Augmentation of cisplatin sensitivity in cisplatin-resistant human bladder cancer cells by modulating glutathione concentrations and glutathione-related enzyme activities

To investigate the roles of glutathione and glutathione-S-transferase (GST) in cisplatin-resistance mechanisms in human bladder cancer, by using glutathione-depleting or GST-blocking agents. Cisplatin-resistant human bladder cancer cell lines were established by continuous exposure of T24 cells to increasing concentrations of cisplatin. Buthionine sulphoximine (BSO), ethacrynic acid and indomethacin were used to deplete glutathione or block GST. Intracellular glutathione content, GST activity and cisplatin cytotoxicity were determined after exposing parental and drug-resistant cell lines to these agents. Intracellular glutathione content and GST activity were significantly decreased, and cisplatin cytotoxicity significantly enhanced, in both parental and resistant cell lines by glutathione-depleting or GST-blocking agents.
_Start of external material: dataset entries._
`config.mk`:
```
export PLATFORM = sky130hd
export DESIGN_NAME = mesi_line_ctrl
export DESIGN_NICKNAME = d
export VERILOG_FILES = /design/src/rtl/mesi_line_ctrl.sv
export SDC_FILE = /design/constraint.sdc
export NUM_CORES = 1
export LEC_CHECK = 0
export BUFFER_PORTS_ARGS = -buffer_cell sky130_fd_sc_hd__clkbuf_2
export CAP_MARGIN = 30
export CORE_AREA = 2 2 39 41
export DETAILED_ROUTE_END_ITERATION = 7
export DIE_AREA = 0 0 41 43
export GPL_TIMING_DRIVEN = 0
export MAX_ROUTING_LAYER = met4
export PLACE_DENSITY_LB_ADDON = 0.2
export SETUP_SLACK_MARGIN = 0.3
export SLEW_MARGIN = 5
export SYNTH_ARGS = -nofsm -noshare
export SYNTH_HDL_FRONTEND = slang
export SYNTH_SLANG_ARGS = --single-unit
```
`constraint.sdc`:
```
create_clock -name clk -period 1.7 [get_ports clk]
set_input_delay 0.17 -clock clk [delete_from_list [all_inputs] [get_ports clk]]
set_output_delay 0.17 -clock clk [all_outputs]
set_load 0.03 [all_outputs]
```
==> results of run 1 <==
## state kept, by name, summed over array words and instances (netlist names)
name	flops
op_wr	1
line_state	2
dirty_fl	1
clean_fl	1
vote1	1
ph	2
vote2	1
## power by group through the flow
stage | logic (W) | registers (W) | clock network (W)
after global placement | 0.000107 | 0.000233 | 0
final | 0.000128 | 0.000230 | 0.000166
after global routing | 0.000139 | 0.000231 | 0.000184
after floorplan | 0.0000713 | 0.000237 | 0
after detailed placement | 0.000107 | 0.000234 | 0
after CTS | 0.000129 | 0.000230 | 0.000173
--- config.mk ---
export PLATFORM = sky130hd
export DESIGN_NAME = spi_wp_ctrl
export DESIGN_NICKNAME = d
export VERILOG_FILES = /design/src/rtl/spi_wp_ctrl.sv
export SDC_FILE = /design/constraint.sdc
export NUM_CORES = 1
export LEC_CHECK = 0
export ABC_CLOCK_PERIOD_IN_PS = 1500
export BUFFER_PORTS_ARGS = -buffer_cell sky130_fd_sc_hd__buf_2
export CORE_UTILIZATION = 50
export CTS_BUF_LIST = sky130_fd_sc_hd__clkbuf_4 sky130_fd_sc_hd__clkbuf_8
export DETAILED_ROUTE_END_ITERATION = 8
export GPL_TIMING_DRIVEN = 0
export PLACE_DENSITY_LB_ADDON = 0.2
export SETUP_SLACK_MARGIN = 0.02
export SLEW_MARGIN = 10
export SYNTH_ARGS = -nofsm -noshare
export SYNTH_HDL_FRONTEND = slang
export SYNTH_SLANG_ARGS = --single-unit
--- constraint.sdc ---
create_clock -name clk -period 1.5 [get_ports clk]
set_input_delay 0.3 -clock clk [delete_from_list [all_inputs] [get_ports clk]]
set_output_delay 0.3 -clock clk [all_outputs]
set_load 0.02 [all_outputs]
--- src/rtl/spi_wp_ctrl.sv ---
module spi_wp_ctrl #(
  parameter int          AW      = 13,
  parameter logic [7:0]  OP_WREN = 8'h06,
  parameter logic [7:0]  OP_WRDI = 8'h04,
  parameter logic [7:0]  OP_RDSR = 8'h05,
  parameter logic [7:0]  OP_WRSR = 8'h01
) (
  input  logic          clk,
  input  logic          rst_n,
  input  logic          cs_n,
  input  logic          sck,
  input  logic          mosi,
  input  logic          wp_n,
  input  logic [AW-1:0] wr_addr,
  output logic          miso,
  output logic          wr_permit
);
  localparam logic [4:0]    OPEND = 5'd8;
  localparam logic [4:0]    FREND = 5'd16;
  localparam logic [AW-1:0] LIM_Q = {2'b11, {(AW-2){1'b0}}};
  localparam logic [AW-1:0] LIM_H = {1'b1, {(AW-1){1'b0}}};

  logic       sck_q, cs_q;
  logic [4:0] cnt;
  logic [6:0] sr;
  logic [7:0] op, out_sr, status;
  logic       wel, wpen, d_wpen;
  logic [1:0] bp, d_bp;
  logic       prot;

  wire        rise  = sck & ~sck_q & ~cs_n;
  wire        fall  = ~sck & sck_q & ~cs_n;
  wire        done  = cs_n & ~cs_q;
  wire [7:0]  nxt   = {sr, mosi};
  wire        wr_ok = wel & ~(wpen & ~wp_n);

  assign status    = {wpen, 3'b000, bp, wel, 1'b0};
  assign miso      = out_sr[7];
  assign wr_permit = wel & ~prot;

  always_comb begin
    case (bp)
      2'b00:   prot = 1'b0;
      2'b01:   prot = (wr_addr >= LIM_Q);
      2'b10:   prot = (wr_addr >= LIM_H);
      default: prot = 1'b1;
    endcase
  end

  always_ff @(posedge clk) begin
    if (!rst_n) begin
      sck_q  <= 1'b0;
      cs_q   <= 1'b1;
      cnt    <= '0;
      sr     <= '0;
      op     <= '0;
      out_sr <= '0;
      d_wpen <= 1'b0;
      d_bp   <= '0;
      wel    <= 1'b0;
      wpen   <= 1'b0;
      bp     <= '0;
    end else begin
      sck_q <= sck;
      cs_q  <= cs_n;
      if (cs_n) begin
        cnt    <= '0;
        out_sr <= '0;
      end else begin
        if (rise) begin
          sr <= nxt[6:0];
          if (cnt != FREND) cnt <= cnt + 5'd1;
          if (cnt == OPEND - 5'd1) op <= nxt;
          if (cnt == FREND - 5'd1) begin
            d_wpen <= nxt[7];
            d_bp   <= nxt[3:2];
          end
        end
        if (fall)
          out_sr <= (cnt == OPEND && op == OP_RDSR) ? status : {out_sr[6:0], 1'b0};
      end
      if (done) begin
        if (cnt >= OPEND && op == OP_WREN) wel <= 1'b1;
        if (cnt >= OPEND && op == OP_WRDI) wel <= 1'b0;
        if (cnt == FREND && op == OP_WRSR && wr_ok) begin
          wpen <= d_wpen;
          bp   <= d_bp;
          wel  <= 1'b0;
        end
      end
    end
  end
endmodule


# Word level (Yosys, flattened, before mapping)
# Cells that the tools add are included.
# op_classes
eq_ne	11
magnitude_cmp	3
n_bitwise	16
reduce_logical	14
n_addsub	1
n_mux	5
# ops
op	count
$ge A13 B13 Y1 const B	2
$eq A8 B3 Y1 const B	3
$eq A5 B4 Y1 const B	2
$and A1 B1 Y1	8
$eq A8 B1 Y1 const B	1
$mux W8	1
$not A1 Y1	8
$reduce_and A2 Y1	4
$reduce_and A3 Y1	2
$add A5 B1 Y5 const B	1
$eq A5 B3 Y1 const B	1
$eq A5 B5 Y1 const B	1
$ge A5 B4 Y1 const B	1
$logic_and A1 B1 Y1	5
$ne A5 B5 Y1 const B	1
$mux W1	3
$pmux W1 S3	1
$reduce_bool A3 Y1	1
$eq A2 B1 Y1 const B	1
$eq A2 B2 Y1 const B	1
$logic_not A2 Y1	1
$reduce_or A2 Y1	1
# word_totals
inputBits	19
word_cells	61
out_inout_bits	2
regBits	37

# Depth between registers and ports, before layout
# depth
ltp_word	7
ltp_mapped	6
ltp_nobuf	6

# Worst setup path after synthesis
# Ideal clock, no wire load.
# synth_timing
path_type	register to register
startpoint	register cnt[0]
endpoint	register cnt[1]
arrival_ns	1.277
required_ns	1.373
stages_incl_launch_ff	7
synth_period_minus_slack_ns	1.404
setup_time_ns	0.127
slack_ns	0.096
path_cell_list	dfxtp_1 > inv_1 > ha_1 > and4bb_2 > nor3_2 > mux2i_1 > nor2_1
# synth_between
elab_chain_cells	2
word_cells_on_any_way	3
# synth_rtl
item	line_no	text
start: declaration	24	logic [4:0] cnt;
start signal: assignment	72	if (cnt != FREND) cnt <= cnt + 5'd1;
branches (longest 2 deep; another with $add A5 B1 Y5)	--	
# Parallel ways; which one is timed is not known.
# A chain may end at the register's enable or synchronous reset.

# Final worst setup path
# layout_timing
startpoint	register cnt[1]
endpoint	register out_sr[2]
# layout_between
elab_chain_cells	3
# layout_rtl
item	line_no	text
$eq A5 B4 Y1	80	out_sr <= (cnt == OPEND && op == OP_RDSR) ? status : {out_sr[6:0], 1'b0};
$logic_and A1 B1 Y1	80	
$mux W8	80	
end signal: assignment	80	
end: declaration	26	logic [7:0] op, out_sr, status;
# Every way passes these cells.

==> out/results.ini <==
[routing]
via_per_inst = 5.61
wl_per_cell_um = 13.9
ant_nets = 0
drt-pass1-iter-count = 6
remaining_drc_errors = 2
num_vias = 1184
wl_um = 2930
first_iter_violations = 66

[status]
status = complete, but fails checks
failed_checks = DRC

[critical_path]
critPathMaxFanout = 7
path_cells = inv_4 > ha_4 > and4bb_2 > nand4_4 > mux2i_1 > a211oi_1
slowest_stage = dfxtp_4
cp_data_arrival_time_ns = 1.74
crit_required_ns = 1.76
cp-start-kind = flop
end_kind = flop
path_class = reg2reg
slowest_delay_ns = 0.38

[sta]
rsz0062_at_grt = yes
finalClockSkew_ns = 0.00950
hold_viol_final = 0
setup_viol = 0
finalWorstSetupSlack_ns = 0.0205
tightest_slew_ns = 0.468
finalCritPeriodShare = 0.986
max_freq_ghz = 0.676
slew_viol_final = 0
fin_crit_ns = 1.48
max_slew_margin = 0.688

[layout]
diodes = 0
final_common_cell = dfxtp_1
area_growth_pct = 15.7
nets = 201
fin_util = 0.625
fill_cells = 241
design_area_um2 = 1770
drive_above_1_share = 0.217
final_cell_mix = dfxtp_1 (33), nor2_1 (25), mux2i_1 (20)

[power_and_ir_drop]
max-vdd-ir-drop_mv = 0.663
p_clk_frac = 0.350
finalPower_mw = 1.63
internal_power_mw = 1.27
power_density_nw_per_um2 = 924
power_leakage_nw = 0.705
seqPwrFrac = 0.594
combinationalPowerShare = 0.056
switching_share = 0.225
netSwitchingPower_mw = 0.367

[global_routing]
grt_first_pass_wirelength_um = 5130
grt.busiest_layer = met2
met2_usage = 0.326
grt_max_degree = 11
grt_use_met3 = 0.0499
grtUsageMet1 = 0.249
grt_pass1_vias = 1156
overflow = 0
grt.total_usage = 0.206
antenna_found_initial = 0

[clock_network]
cts_buffers = 5
cts_tree = yes
clock-sinks = 36
htreeDepth = 2
root_buffer = clkbuf_4
ctsHoldBuffers = 0
path_clk_slew_ns = 0.11
clock_tree.buffer_depth = 2
clock_latency_ns = 0.34

[flow_run]
maxCapViolations = 0

[yosys]
synthTopCellsByArea = dfxtp_1 (47%), mux2i_1 (13%), nor2_1 (6.1%)
syn_inst = 161
yosysUniqueCellTypes = 32
synth_seq_area_share = 0.472
syn-cell-area_um2 = 1530
synth-edff-count = 0
synth.top_cell.area_share = 0.472
async_reset_ff_frac = 0
synth_flop_cell = dfxtp_1
yosys.area.top_type = dfxtp_1
yosysWarnings = 0
synth.ff_latch_count = 36
syn_nets = 183
syn_area_per_cell_um2 = 9.48

[floorplan]
die-area_um2 = 3280
dieHeight_um = 57.3
die_w_um = 57.3
initial_core_util = 0.540
core_area_um2 = 2830
fp-row-count = 19
ioPinCount = 21

[placed_design]
hpwlAfterDp_um = 2160
place.gp.congestion = 0.786
dp_slack_ns = -0.105
io_buffers = 9
placed_area_um2 = 1610

[hold_path]
hp-class = in2reg

-- cell type report --
cell class / count / area [um2] / area share
clock buffers: 8 / 66.3 / 0.0375
multi-input cells: 116 / 832 / 0.471
plain buffers: 5 / 22.5 / 0.0127
well taps: 31 / 38.8 / 0.0220
flip-flops and latches: 36 / 727 / 0.411
repair buffers: 11 / 62.6 / 0.0354
inverters: 4 / 17.5 / 0.00992
-- metal layers --
metal,vias up,wire length [um]
li1,602,-
met1,555,1360
met2,15,1390
met3,12,72
met4,0,107
met5,-,0
-- power groups by stage --
stage,registers [mW],logic [mW],clock network (mW)
finish,0.969,0.0921,0.571
global route,0.971,0.102,0.629
CTS,0.971,0.0880,0.585
detailed placement,0.993,0.0824,0
global placement,0.992,0.0805,0
floorplan,0.992,0.0544,0
-- worst paths after layout --
kind / slack (ns) / endpoint / cells after the start / start
worst max register to register: 0.02 / out_sr[2] / 6 / cnt[1]
worst min-delay path: 0.21 / sck_q / 2 / rst_n
worst min register to register: 0.47 / out_sr[5] / 2 / out_sr[5]
worst max-delay path: 0.02 / out_sr[2] / 6 / cnt[1]
-- kinds of logic after synthesis --
family | after synthesis | synth area share
adder cells (fa/ha/maj) | 3 | 0.0246
multiplexers | 20 | 0.131
AO/OA/AOI/OAI | 20 | 0.0771
flip-flops | 36 | 0.472
XOR/XNOR | 2 | 0.0115
buffers and inverters | 9 | 0.0229
AND/OR/NAND/NOR | 71 | 0.261
-- cells in the mapped netlist, drive strengths merged (2+ instances only) --
cell type and count:
dfxtp 36, nor2 25, mux2i 20, nand2 11, nand3 11, a21oi 10, a211oi 4, inv 4
nand2b 4, o21ai 4, and3 3, clkbuf 3, ha 3, nand4 3, and2 2, and4bb 2
buf 2, nor2b 2, nor3 2
-- worst max-delay path: cells and delay by family (launching register included) --
kind	cells	cell delay [ns]
simple gates	2	0.45
compound gates	1	0.23
flops	1	0.38
mux	1	0.17
fa+ha+maj	1	0.12
buf+inv	1	0.06
-- sequential cells by signal (all words and copies together) (netlist names) --
| register | count |
|---|---|
| wpen | 1 |
| d_bp | 2 |
| sck_q | 1 |
| cnt | 5 |
| d_wpen | 1 |
| sr | 7 |
| cs_q | 1 |
| op | 8 |
| wel | 1 |
| bp | 2 |
| out_sr | 7 |
-- metrics by stage --
step	hold slack (ns)	TNS, ns	instances
finish	0.206	0	211
global placement	0.440	-0.487	201
floorplan	0.422	0	161
CTS	0.192	0	210
detailed placement	0.453	-0.854	201
global route	0.210	-0.0810	211
-- what timing repair did --
action,4_1_cts,5_1_grt
resized for setup,6,19
endpoints found under the setup margin,9,22
hold endpoints to repair,0,0
buffers inserted,1,1
pin swaps,3,2
(Power assumes the default switching activity.)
However, the resistance of cisplatin-resistant cell lines did not fully recover to that of the parental cells with combined BSO and indomethacin. Both increased glutathione content and GST activity are significant in the cisplatin resistance of human bladder tumour cells. Because BSO, ethacrynic acid and indomethacin caused a partial recovery of resistance in the cisplatin-resistant cell line, further studies are needed to investigate their efficacy for treating patients with metastatic bladder carcinoma resistant to cisplatin.